We've just created an array of arrays, where each inner array contains key-value tuples. This structure has a fixed size that's determined when the hash table is instantiated. Each bucket is an array that stores multiple entries when collisions occur. We will explain this concept in more detail when creating the hash function.

Explaining the Hash Function

A hash function is a function that takes an input (or key) and returns a fixed-size string of bytes. The output is typically a digest that uniquely represents the input data. Hash functions are used in hash tables to compute the index for storing and retrieving values.

A good hash function minimizes the number of collisions (when two keys hash to the same index) and distributes keys uniformly across the hash table.

Now, let's create our hash function. It will receive the key (a generic of K type) and return a number (the digest).

private hash(key: K): number {}

Using the DJB2 Algorithm to hash our key

Next, we'll implement the DJB2 algorithm to hash our key. To start, we need to create a hash variable with an initial value of 5381 and convert the key to a string.

let hash = 5381;
const strKey = String(key);

Developed by Daniel J. Bernstein, this algorithm is an easy but effective way to hash strings.

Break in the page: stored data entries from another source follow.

This is an optimization exercise on Yosys and OpenROAD, whose aim is small area, not a production implementation. RTL that was checked went through simulation tests only; none was proved equivalent to the original. Only the layout flow was run in run 2; the RTL was not checked for function there. Power is estimated from default activity; no workload was simulated.

$ cat flow/run.sh
#!/bin/bash
# The standard ORFS layout (standard.sh, standard synthesis unchanged) with
# three layout settings passed through the environment:
#  * buffer_ports puts the smallest buffer (buf_1) on each input and output port;
#  * clock tree built from clkbuf_8 cells, without dummy loads;
# The whole make run's output is kept in standard_flow.log; ORFS keeps each
# step's log under orfs/logs/.
set -euo pipefail
export BUFFER_PORTS_ARGS="-buffer_cell sky130_fd_sc_hd__buf_1"
export CTS_ARGS="-sink_clustering_enable -repair_clock_nets -sink_clustering_size 25 -buf_list sky130_fd_sc_hd__clkbuf_8 -dont_use_dummy_load"
bash standard.sh > standard_flow.log 2>&1
$ cat standard.sh
#!/bin/bash
# synth_recipe.tcl (not shown) runs the flow's synth.tcl, then flattens the netlist and writes it again
# the make line also repeats each setting of config.mk as NAME=value (left out here)
make -C /OpenROAD-flow-scripts/flow DESIGN_CONFIG=/design/flow/config.mk WORK_HOME=/design/flow/orfs CLKGATE_MAP_FILE= SYNTH_SCRIPT=/design/flow/synth_recipe.tcl "${@:-finish}"
$ cat config.mk
export PLATFORM = sky130hd
export DESIGN_NAME = osdp_frame_core
export DESIGN_NICKNAME = osdp_frame_core
export VERILOG_FILES = /design/flow/design.v
export SDC_FILE = /design/flow/constraint.sdc
export NUM_CORES = 4
export LEC_CHECK = 0
export CAP_MARGIN = 20
export CORE_AREA = 2 2 113.055 113.055
export DIE_AREA = 0 0 115.055 115.055
export SLEW_MARGIN = 20
$ cat constraint.sdc
create_clock -name core_clock -period 5.0 [get_ports {clk}]
set_input_delay 1.0000 -clock core_clock [delete_from_list [all_inputs] [get_ports {clk}]]
set_output_delay 1.0000 -clock core_clock [all_outputs]
set_load 0.01 [all_outputs]
Context: an optimization exercise on an open-source flow, tuned for small area, a short achievable clock period and few clock cycles. The choices shown serve that exercise and are no tape-out recipe.
Where RTL was checked, it was by simulation tests only, not by an equivalence proof against the original.
Power figures rest on the tool's default switching activity, not on a simulated workload.

// ota_core
module ota_core (
    input  wire        clk,
    input  wire        rst,
    input  wire        cmd_valid,
    output reg         cmd_ready,
    input  wire [2:0]  cmd_op,
    input  wire [31:0] cmd_arg,
    input  wire        in_valid,
    output reg         in_ready,
    input  wire [7:0]  in_data,
    output reg         rsp_valid,
    output reg  [31:0] rsp_data,
    output reg         out_valid,
    output reg  [7:0]  out_data,
    output reg         dict_we,
    output reg  [10:0] dict_waddr,
    output reg  [7:0]  dict_wdata,
    output reg  [10:0] dict_raddr,
    input  wire [7:0]  dict_rdata
);
Size in the first run: about 1800 cells after synthesis, ~310 flip-flops, about 130 I/O pins.
clock: 10.0 ns
lec_check: 0
cap_margin: 20
core_margin: 2
core_utilization: 40
slew_margin: 20
standard.sh (not shown) runs the stock make flow with config.mk's settings and CLKGATE_MAP_FILE= SYNTH_SCRIPT=/design/flow/synth_recipe.tcl, a recipe that flattens the netlist after the stock synthesis.
==> flow/flow/run.sh <==
#!/bin/bash
set -euo pipefail
bash standard.sh SETUP_SLACK_MARGIN=7 CTS_ARGS=-sink_clustering_enable\ -repair_clock_nets\ -sink_buffer_max_cap_derate\ 0.003 finish > standard_flow.log 2>&1
Testbench counts at the start, summed over its fixed seeds: cycles 130,440.
Change:
==> flow/flow/run.sh (replaced) <==
#!/bin/bash
set -euo pipefail
bash standard.sh SETUP_SLACK_MARGIN=6.95 finish > standard_flow.log 2>&1
After rerunning:
- The changed run completed with no timing, DRC or antenna violations
- worst hold slack improves by 3.9 ps
- routed wire length decreases by 0.48%
- area after synthesis is unchanged
- power decreases by 0.47%
- clock skew went up by 6.5 ps
- cell count shrinks by 0.64%
- clock-buffer cell count decreases by 7


== JK ==
ota_core, a different RTL version from the one above (not shown whole).
Size: roughly 1800 cells after synthesis, roughly 310 flip-flops.
==> flow/config.mk <==
export PLATFORM = sky130hd
export DESIGN_NAME = ota_core
export DESIGN_NICKNAME = ota_core
export VERILOG_FILES = /design/flow/design.v
export SDC_FILE = /design/flow/constraint.sdc
export NUM_CORES = 4
export LEC_CHECK = 0
export CAP_MARGIN = 20
export CORE_MARGIN = 2
export CORE_UTILIZATION = 40
export CTS_CLUSTER_DIAMETER = 100
export CTS_CLUSTER_SIZE = 24
export SLEW_MARGIN = 20
==> flow/constraint.sdc <==
create_clock -name core_clock -period 10.0 [get_ports {clk}]
set_input_delay 2.0000 -clock core_clock [delete_from_list [all_inputs] [get_ports {clk}]]
set_output_delay 2.0000 -clock core_clock [all_outputs]
set_load 0.01 [all_outputs]
==> flow/flow/run.sh <==
#!/bin/bash
set -euo pipefail
bash standard.sh SETUP_SLACK_MARGIN=6.95 BUFFER_PORTS_ARGS=-buffer_cell\ sky130_fd_sc_hd__buf_2 finish > standard_flow.log 2>&1
Testbench counts of JK, summed over its fixed seeds: cycles 130,440.
Inputs modified between JK and MS:
- changing CORE_UTILIZATION from 40 to 45
==> flow/flow/run.sh <==
#!/bin/bash
set -euo pipefail
bash standard.sh SETUP_SLACK_MARGIN=6.85 BUFFER_PORTS_ARGS=-buffer_cell\ sky130_fd_sc_hd__buf_2 finish > standard_flow.log 2>&1
==> comparison <==
- For MS and JK, there was not a single run that failed to finish clean.
- Wire length: MS and JK compared, higher one is JK
- Compared with JK, MS shows final weighted congestion in routability-driven placement that has gone down slightly.
- Internal power delta for MS relative to JK: 3.6% lower
- Taking JK as the reference, in MS flop-to-flop setup slack went down, share of the core filled with cells in the final layout went up.
- MS reports its worst setup path endpoint as dict_waddr[2] while JK reports rsp_data[11].
- According to the power report, total power for MS is lower than for JK.
Edits applied to the flow inputs when going from MS to AL:
- CORE_UTILIZATION changed from 45 to 40
==> flow/flow/run.sh <==
#!/bin/bash
set -euo pipefail
bash standard.sh SETUP_SLACK_MARGIN=6.9 BUFFER_PORTS_ARGS=-buffer_cell\ sky130_fd_sc_hd__buf_2 finish > standard_flow.log 2>&1
- MS: done, clean on timing, DRC and antenna
- AL ended with every stage complete and zero timing, DRC or antenna violations.
- Filler-free cell count of the finished design, MS and AL: lower on MS
- The synthesis-to-layout area growth of AL exceeds that of MS by 2.6 points.
- Going from MS to AL, standard cell area after detailed placement grew slightly.
- Relative to MS, die extent in x increased by 5.9% in AL.
- Diff MS -> AL: detailed placement HPWL increased about 2.2%; total power of the final layout increased 0.000033 W; wire length increased 5.1%.
- Sort MS and AL by global-route usage desc -> top: MS
- Looking at met2 demand-to-capacity share in global routing, AL sits 2.8 points lower than MS does.
- AL: data arrival time of the critical path 0.03 ns below MS
Setup changes, AL to TR
==> flow/flow/run.sh <==
#!/bin/bash
set -euo pipefail
bash standard.sh SETUP_SLACK_MARGIN=6.8 BUFFER_PORTS_ARGS=-buffer_cell\ sky130_fd_sc_hd__buf_2 finish > standard_flow.log 2>&1
Findings:
- As far as effective utilization at floorplan is concerned, TR and AL perform about the same.
- Global-route usage: AL vs TR, no meaningful difference
- Delta (TR minus AL): core utilization went down by 0.99 points, number of setup buffers added after CTS fell 20, post-cts resize count saw a decrease, hold slack shows no meaningful change.
- On layout multi-input combinational cell count, AL and TR are neck and neck.
- TR vs. AL: wire length of the first global-routing pass did not really move, part of the power in combinational logic went down, sequential share of layout area went up.


the baseline:
Another version of the RTL of ota_core (not shown whole).
Size in the first run: ~1800 cells after synthesis, about 310 flip-flops, ~130 I/O pins, roughly 17000 sq um of cells after synthesis.
clock: 10.0 ns
lec_check: 0
abc_clock_period_in_ps: 2000
cap_margin: 20
core_margin: 2
core_utilization: 40
slew_margin: 20
==> flow/flow/run.sh <==
#!/bin/bash
set -euo pipefail
bash standard.sh SETUP_SLACK_MARGIN=7 finish > standard_flow.log 2>&1
The baseline: no failed stages, no open violations at the end
--- input diff the baseline..the candidate ---
Settings: swapping 2000 for 3000 in ABC_CLOCK_PERIOD_IN_PS.
Findings:
- The candidate -> the baseline: fraction of synthesized cell area in xor and xnor cells delta 0, exact match
- Re wire length of the first global-routing pass: no difference whatsoever between the candidate and the baseline.
- Reported for the baseline and the candidate, cell area after synthesis turned out identical to the last digit.
- Taking the baseline as the reference, in the candidate required time of the critical path held steady; maximum frequency ~0 delta; via count about even; synthesized cell count held steady.
- Diff the baseline -> the candidate: number of cells upsized or downsized after cts barely changed, clock group share of total power barely changed.
- For sequential group share of total power, the candidate and the baseline come out practically identical.
- The candidate finished every step from synthesis to the final layout, and the layout passed the timing, design-rule and antenna checks.
- Net count after synthesis: the candidate vs the baseline identical
No functional check of the RTL was part of any run of this note.

==> port drivers added, routing unchanged <==
In the flow no input, the clock included, has a driving cell. The finished layouts below were timed again as built, in two steps.
Step 1, drivers: a clkbuf_16 drives clk and a buf_2 each remaining input, both assumed.
Step 2, shift: input delay + t, output delay - t, t = (earliest + latest rising clock arrival at the registers) / 2. This alone moves slack from input paths to output paths.
a / b / c = no drivers / after step 1 / after step 2; a / b = the first two.
| run | shift t [ns] | setup slack, ns | pins driven straight from the clock port |
|---|---|---|---|
| the first run of note 1 | 0.593 | 6.968 / 6.911 / 6.584 | 1 |
| the second run of note 1 | 0.571 | 6.970 / 6.917 / 6.584 | 1 |
| JK | 0.576 | 6.949 / 6.893 / 6.552 | 1 |
| MS | 0.575 | 6.878 / 6.826 / 6.566 | 1 |
| AL | 0.578 | 6.914 / 6.857 / 6.530 | 1 |
| TR | 0.587 | 6.828 / 6.768 / 6.663 | 1 |
| the baseline | 0.575 | 6.816 / 6.762 / 6.414 | 1 |
| the candidate | 0.575 | 6.816 / 6.762 / 6.414 | 1 |
After both steps setup and hold are still met in every run listed.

It works by processing each character in the string and updating the initial hash value 5381. In each iteration, the initial hash value is multiplied by 33 and then added to the ASCII value of the character. This generates our digest which we use to assign our key. Simple, right?

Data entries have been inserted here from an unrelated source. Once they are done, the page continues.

What follows belongs to an exercise in optimizing a design on an open flow for small area, a short achievable clock period and few clock cycles; a production flow would make more cautious choices.
The RTL was checked by simulation tests, not by an equivalence proof against the original design.
Power figures rest on the tool's default switching activity, not on a simulated workload.

**design/flow/design.v**
```verilog
module pac_fb (
    input  wire       clk,
    input  wire       px_we,
    input  wire [5:0] px_x,
    input  wire [4:0] px_y,
    input  wire       px_s,
    input  wire       byte_we,
    input  wire [7:0] byte_addr,
    input  wire [7:0] byte_data,
    input  wire [7:0] rd_addr,
    output wire [7:0] rd_data
);
    reg [7:0] mem [0:255];
    wire [7:0] px_idx = {px_y[4:3], px_x};
    wire [2:0] px_bit = px_y[2:0];
    always @(posedge clk) begin
        if (byte_we)
            mem[byte_addr] <= byte_data;
        else if (px_we)
            mem[px_idx][px_bit] <= px_s;
    end
    assign rd_data = mem[rd_addr];
endmodule
module pac_line (
    input  wire        clk,
    input  wire        rst,
    input  wire        start,
    input  wire [15:0] x0,
    input  wire [15:0] y0,
    input  wire [15:0] x1,
    input  wire [15:0] y1,
    output reg         busy,
    output wire        px_valid,
    output wire [5:0]  px_x,
    output wire [4:0]  px_y,
    output wire        last
);
    wire [5:0] sx0 = (x0 > 16'd63) ? 6'd63 : x0[5:0];
    wire [4:0] sy0 = (y0 > 16'd31) ? 5'd31 : y0[4:0];
    wire [5:0] sx1 = (x1 > 16'd63) ? 6'd63 : x1[5:0];
    wire [4:0] sy1 = (y1 > 16'd31) ? 5'd31 : y1[4:0];
    wire [5:0] adx = (sx1 > sx0) ? (sx1 - sx0) : (sx0 - sx1);
    wire [4:0] ady = (sy1 > sy0) ? (sy1 - sy0) : (sy0 - sy1);
    wire signed [8:0] init_err = ({3'b0, adx} > {4'b0, ady}) ?
                                 $signed({4'b0, adx[5:1]}) :
                                 -$signed({5'b0, ady[4:1]});
    reg [5:0] cx, ex, dx;
    reg [4:0] cy, ey, dy;
    reg       xinc, yinc;
    reg signed [8:0] err;
    wire signed [8:0] sdx = $signed({3'b0, dx});
    wire signed [8:0] sdy = $signed({4'b0, dy});
    wire stepx = err > -sdx;
    wire stepy = err <  sdy;
    wire signed [8:0] err_nx = err - (stepx ? sdy : 9'sd0) + (stepy ? sdx : 9'sd0);
    assign px_valid = busy;
    assign px_x = cx;
    assign px_y = cy;
    assign last = busy && (cx == ex) && (cy == ey);
    always @(posedge clk) begin
        if (rst) begin
            busy <= 1'b0;
        end else if (start) begin
            busy <= 1'b1;
            cx   <= sx0;
            cy   <= sy0;
            ex   <= sx1;
            ey   <= sy1;
            dx   <= adx;
            dy   <= ady;
            xinc <= sx0 < sx1;
            yinc <= sy0 < sy1;
            err  <= init_err;
        end else if (busy) begin
            if (last) begin
                busy <= 1'b0;
            end else begin
                err <= err_nx;
                if (stepx) cx <= xinc ? cx + 6'd1 : cx - 6'd1;
                if (stepy) cy <= yinc ? cy + 5'd1 : cy - 5'd1;
            end
        end
    end
endmodule
module pac_circle (
    input  wire        clk,
    input  wire        init,
    input  wire        step,
    input  wire [15:0] r,
    output wire        valid,
    output wire [15:0] x,
    output wire [15:0] y
);
    reg signed [20:0] cx, cy, cdx, cdy, cerr;
    reg        [16:0] r2;
    wire signed [20:0] sr2 = $signed({4'b0, r2});
    wire               ystep = cerr <= 0;
    wire signed [20:0] err1  = ystep ? cerr + cdy : cerr;
    wire               xstep = err1 > 0;
    wire signed [20:0] dx1   = cdx + 21'sd2;
    assign valid = cx >= cy;
    assign x = cx[15:0];
    assign y = cy[15:0];
    always @(posedge clk) begin
        if (init) begin
            cx   <= $signed({5'b0, r}) - 21'sd1;
            cy   <= 21'sd0;
            cdx  <= 21'sd1;
            cdy  <= 21'sd1;
            cerr <= 21'sd1 - $signed({4'b0, r, 1'b0});
            r2   <= {r, 1'b0};
        end else if (step) begin
            if (ystep) begin
                cy  <= cy + 21'sd1;
                cdy <= cdy + 21'sd2;
            end
            if (xstep) begin
                cx   <= cx - 21'sd1;
                cdx  <= dx1;
                cerr <= err1 + dx1 - sr2;
            end else begin
                cerr <= err1;
            end
        end
    end
endmodule
module pac_raster (
    input  wire        clk,
    input  wire        rst,
    input  wire        cmd_valid,
    output wire        cmd_ready,
    input  wire [7:0]  cmd_op,
    input  wire [7:0]  cmd_v,
    input  wire [15:0] cmd_a,
    input  wire [15:0] cmd_b,
    input  wire [15:0] cmd_c,
    input  wire [15:0] cmd_d,
    input  wire [7:0]  rd_addr,
    output wire [7:0]  rd_data
);
    localparam [7:0] OP_SETPX = 8'h01, OP_FILL = 8'h02, OP_CLEAR = 8'h03,
                     OP_LINE  = 8'h10, OP_RECT = 8'h11, OP_RECTF = 8'h12,
                     OP_CIRC  = 8'h13, OP_CIRCF = 8'h14;
    localparam [3:0] S_IDLE      = 4'd0,
                     S_SETPX     = 4'd1,
                     S_FILL      = 4'd2,
                     S_LSTART    = 4'd3,   
                     S_LWAIT     = 4'd4,   
                     S_CCHECK    = 4'd5,   
                     S_CPOINT    = 4'd6;   
    reg [3:0]  state;
    reg [7:0]  op;
    reg        s;
    reg [15:0] a, b, c, d;
    reg [7:0]  cnt;       
    reg [5:0]  xl, xh, xi;
    reg [4:0]  yl, yh, yi;
    reg        cols;
    function [5:0] clamp_x(input [15:0] v);
        clamp_x = (v > 16'd63) ? 6'd63 : v[5:0];
    endfunction
    function [4:0] clamp_y(input [15:0] v);
        clamp_y = (v > 16'd31) ? 5'd31 : v[4:0];
    endfunction
    wire        circ_init = (state == S_IDLE) && cmd_valid &&
                            (cmd_op == OP_CIRC || cmd_op == OP_CIRCF);
    reg         circ_step;
    wire        circ_valid;
    wire [15:0] cxo, cyo;
    pac_circle u_circle (
        .clk(clk), .init(circ_init), .step(circ_step), .r(cmd_c),
        .valid(circ_valid), .x(cxo), .y(cyo)
    );
    wire [15:0] xpx = a + cxo, xmx = a - cxo, xpy = a + cyo, xmy = a - cyo;
    wire [15:0] ypx = b + cxo, ymx = b - cxo, ypy = b + cyo, ymy = b - cyo;
    reg [15:0] cpt_x, cpt_y;
    always @(*) begin
        case (cnt[2:0])
            3'd0: begin cpt_x = xpx; cpt_y = ypy; end
            3'd1: begin cpt_x = xpy; cpt_y = ypx; end
            3'd2: begin cpt_x = xmy; cpt_y = ypx; end
            3'd3: begin cpt_x = xmx; cpt_y = ypy; end
            3'd4: begin cpt_x = xmx; cpt_y = ymy; end
            3'd5: begin cpt_x = xmy; cpt_y = ymx; end
            3'd6: begin cpt_x = xpy; cpt_y = ymx; end
            default: begin cpt_x = xpx; cpt_y = ymy; end
        endcase
    end
    reg [15:0] seg_x0, seg_y0, seg_x1, seg_y1;
    always @(*) begin
        seg_x0 = a; seg_y0 = b; seg_x1 = c; seg_y1 = d;
        case (op)
            OP_RECT: begin
                case (cnt[1:0])
                    2'd0: begin seg_x0 = a; seg_y0 = b; seg_x1 = c; seg_y1 = b; end
                    2'd1: begin seg_x0 = c; seg_y0 = b; seg_x1 = c; seg_y1 = d; end
                    2'd2: begin seg_x0 = c; seg_y0 = d; seg_x1 = a; seg_y1 = d; end
                    default: begin seg_x0 = a; seg_y0 = d; seg_x1 = a; seg_y1 = b; end
                endcase
            end
            OP_RECTF: begin
                if (cols) begin
                    seg_x0 = {10'd0, xi}; seg_y0 = {11'd0, yl};
                    seg_x1 = {10'd0, xi}; seg_y1 = {11'd0, yh};
                end else begin
                    seg_x0 = {10'd0, xl}; seg_y0 = {11'd0, yi};
                    seg_x1 = {10'd0, xh}; seg_y1 = {11'd0, yi};
                end
            end
            OP_CIRCF: begin
                case (cnt[1:0])
                    2'd0: begin seg_x0 = xmx; seg_y0 = ypy; seg_x1 = xpx; seg_y1 = ypy; end
                    2'd1: begin seg_x0 = xmy; seg_y0 = ypx; seg_x1 = xpy; seg_y1 = ypx; end
                    2'd2: begin seg_x0 = xmx; seg_y0 = ymy; seg_x1 = xpx; seg_y1 = ymy; end
                    default: begin seg_x0 = xmy; seg_y0 = ymx; seg_x1 = xpy; seg_y1 = ymx; end
                endcase
            end
            default: ;
        endcase
    end
    wire       line_start = (state == S_LSTART);
    wire       line_busy, line_pv, line_last;
    wire [5:0] line_x;
    wire [4:0] line_y;
    pac_line u_line (
        .clk(clk), .rst(rst), .start(line_start),
        .x0(seg_x0), .y0(seg_y0), .x1(seg_x1), .y1(seg_y1),
        .busy(line_busy), .px_valid(line_pv), .px_x(line_x), .px_y(line_y),
        .last(line_last)
    );
    reg        px_we;
    reg [5:0]  px_x;
    reg [4:0]  px_y;
    always @(*) begin
        px_we = 1'b0;
        px_x  = line_x;
        px_y  = line_y;
        case (state)
            S_SETPX: begin
                px_we = 1'b1; px_x = clamp_x(a); px_y = clamp_y(b);
            end
            S_CPOINT: begin
                px_we = 1'b1; px_x = clamp_x(cpt_x); px_y = clamp_y(cpt_y);
            end
            S_LWAIT: px_we = line_pv;
            default: ;
        endcase
    end
    wire byte_we = (state == S_FILL);
    pac_fb u_fb (
        .clk(clk), .px_we(px_we), .px_x(px_x), .px_y(px_y), .px_s(s),
        .byte_we(byte_we), .byte_addr(cnt), .byte_data({8{s}}),
        .rd_addr(rd_addr), .rd_data(rd_data)
    );
    assign cmd_ready = (state == S_IDLE);
    wire [5:0] ax = clamp_x(cmd_a), cx_ = clamp_x(cmd_c);
    wire [4:0] by = clamp_y(cmd_b), dy_ = clamp_y(cmd_d);
    wire [5:0] nxl = (ax < cx_) ? ax : cx_;
    wire [5:0] nxh = (ax < cx_) ? cx_ : ax;
    wire [4:0] nyl = (by < dy_) ? by : dy_;
    wire [4:0] nyh = (by < dy_) ? dy_ : by;
    wire rectf_more = cols ? (xi != xh) : (yi != yh);
    always @(*) begin
        circ_step = 1'b0;
        if (state == S_CPOINT && cnt[2:0] == 3'd7)
            circ_step = 1'b1;
        if (state == S_LWAIT && line_last && op == OP_CIRCF && cnt[1:0] == 2'd3)
            circ_step = 1'b1;
    end
    always @(posedge clk) begin
        if (rst) begin
            state <= S_IDLE;
        end else begin
            case (state)
                S_IDLE: begin
                    if (cmd_valid) begin
                        op  <= cmd_op;
                        s   <= |cmd_v;
                        a   <= cmd_a;
                        b   <= cmd_b;
                        c   <= cmd_c;
                        d   <= cmd_d;
                        cnt <= 8'd0;
                        xl  <= nxl; xh <= nxh; xi <= nxl;
                        yl  <= nyl; yh <= nyh; yi <= nyl;
                        cols <= (nxh - nxl) <= {1'b0, nyh - nyl};
                        case (cmd_op)
                            OP_SETPX: state <= S_SETPX;
                            OP_FILL:  state <= S_FILL;
                            OP_CLEAR: begin state <= S_FILL; s <= 1'b0; end
                            OP_LINE, OP_RECT, OP_RECTF: state <= S_LSTART;
                            OP_CIRC, OP_CIRCF: state <= S_CCHECK;
                            default: state <= S_IDLE;
                        endcase
                    end
                end
                S_SETPX: state <= S_IDLE;
                S_FILL: begin
                    cnt <= cnt + 8'd1;
                    if (cnt == 8'd255) state <= S_IDLE;
                end
                S_LSTART: state <= S_LWAIT;
                S_LWAIT: begin
                    if (line_last) begin
                        case (op)
                            OP_RECT: begin
                                cnt <= cnt + 8'd1;
                                state <= (cnt[1:0] == 2'd3) ? S_IDLE : S_LSTART;
                            end
                            OP_RECTF: begin
                                if (cols) xi <= xi + 6'd1;
                                else      yi <= yi + 5'd1;
                                state <= rectf_more ? S_LSTART : S_IDLE;
                            end
                            OP_CIRCF: begin
                                cnt <= cnt + 8'd1;
                                state <= (cnt[1:0] == 2'd3) ? S_CCHECK : S_LSTART;
                            end
                            default: state <= S_IDLE;
                        endcase
                    end
                end
                S_CCHECK: begin
                    cnt <= 8'd0;
                    if (!circ_valid)        state <= S_IDLE;
                    else if (op == OP_CIRC) state <= S_CPOINT;
                    else                    state <= S_LSTART;
                end
                S_CPOINT: begin
                    cnt <= cnt + 8'd1;
                    if (cnt[2:0] == 3'd7) state <= S_CCHECK;
                end
                default: state <= S_IDLE;
            endcase
        end
    end
endmodule
```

Now, let's loop through our strKey variable to process each character using the good old for…of loop:

for(const char of strKey){}

In each iteration, we need to calculate our digest. First, we'll get the character code using the built-in charCodeAt function. Then, we'll multiply our hash value by 33 and add the character code to it.

const charCode = strKey.charCodeAt(i);
hash = (hash * 33) + charCode;

Finally, when the loop ends, we need to obtain the absolute value of our hash variable to prevent negative keys and calculate the modular value of this hash relative to the size of our table.

return Math.abs(hash) % this.size;

Here's the complete implementation of our hash function:

private hash(key: K): number {
    let hash = 5381;
    const strKey = String(key);

    for (let i = 0; i < strKey.length; i++) {
        const char = strKey.charCodeAt(i);
        hash = (hash * 33) + char;
    }

    return Math.abs(hash) % this.size;
}

Conclusion

In this post, we've explored the fundamentals of hash tables and started implementing our own using TypeScript. We've learned what makes hash tables so powerful and efficient for lookup operations, and we've implemented the critical hash function using the DJB2 algorithm.

In the next part of this series, we'll build on our implementation by adding the essential methods to our HashTable class: set(), get(), remove(), and has(). We'll also explore how to handle collisions effectively and discuss the time and space complexity implications of our implementation choices.

Until then, I encourage you to experiment with the code we've written so far and think about how you might use hash tables in your own projects. Happy coding!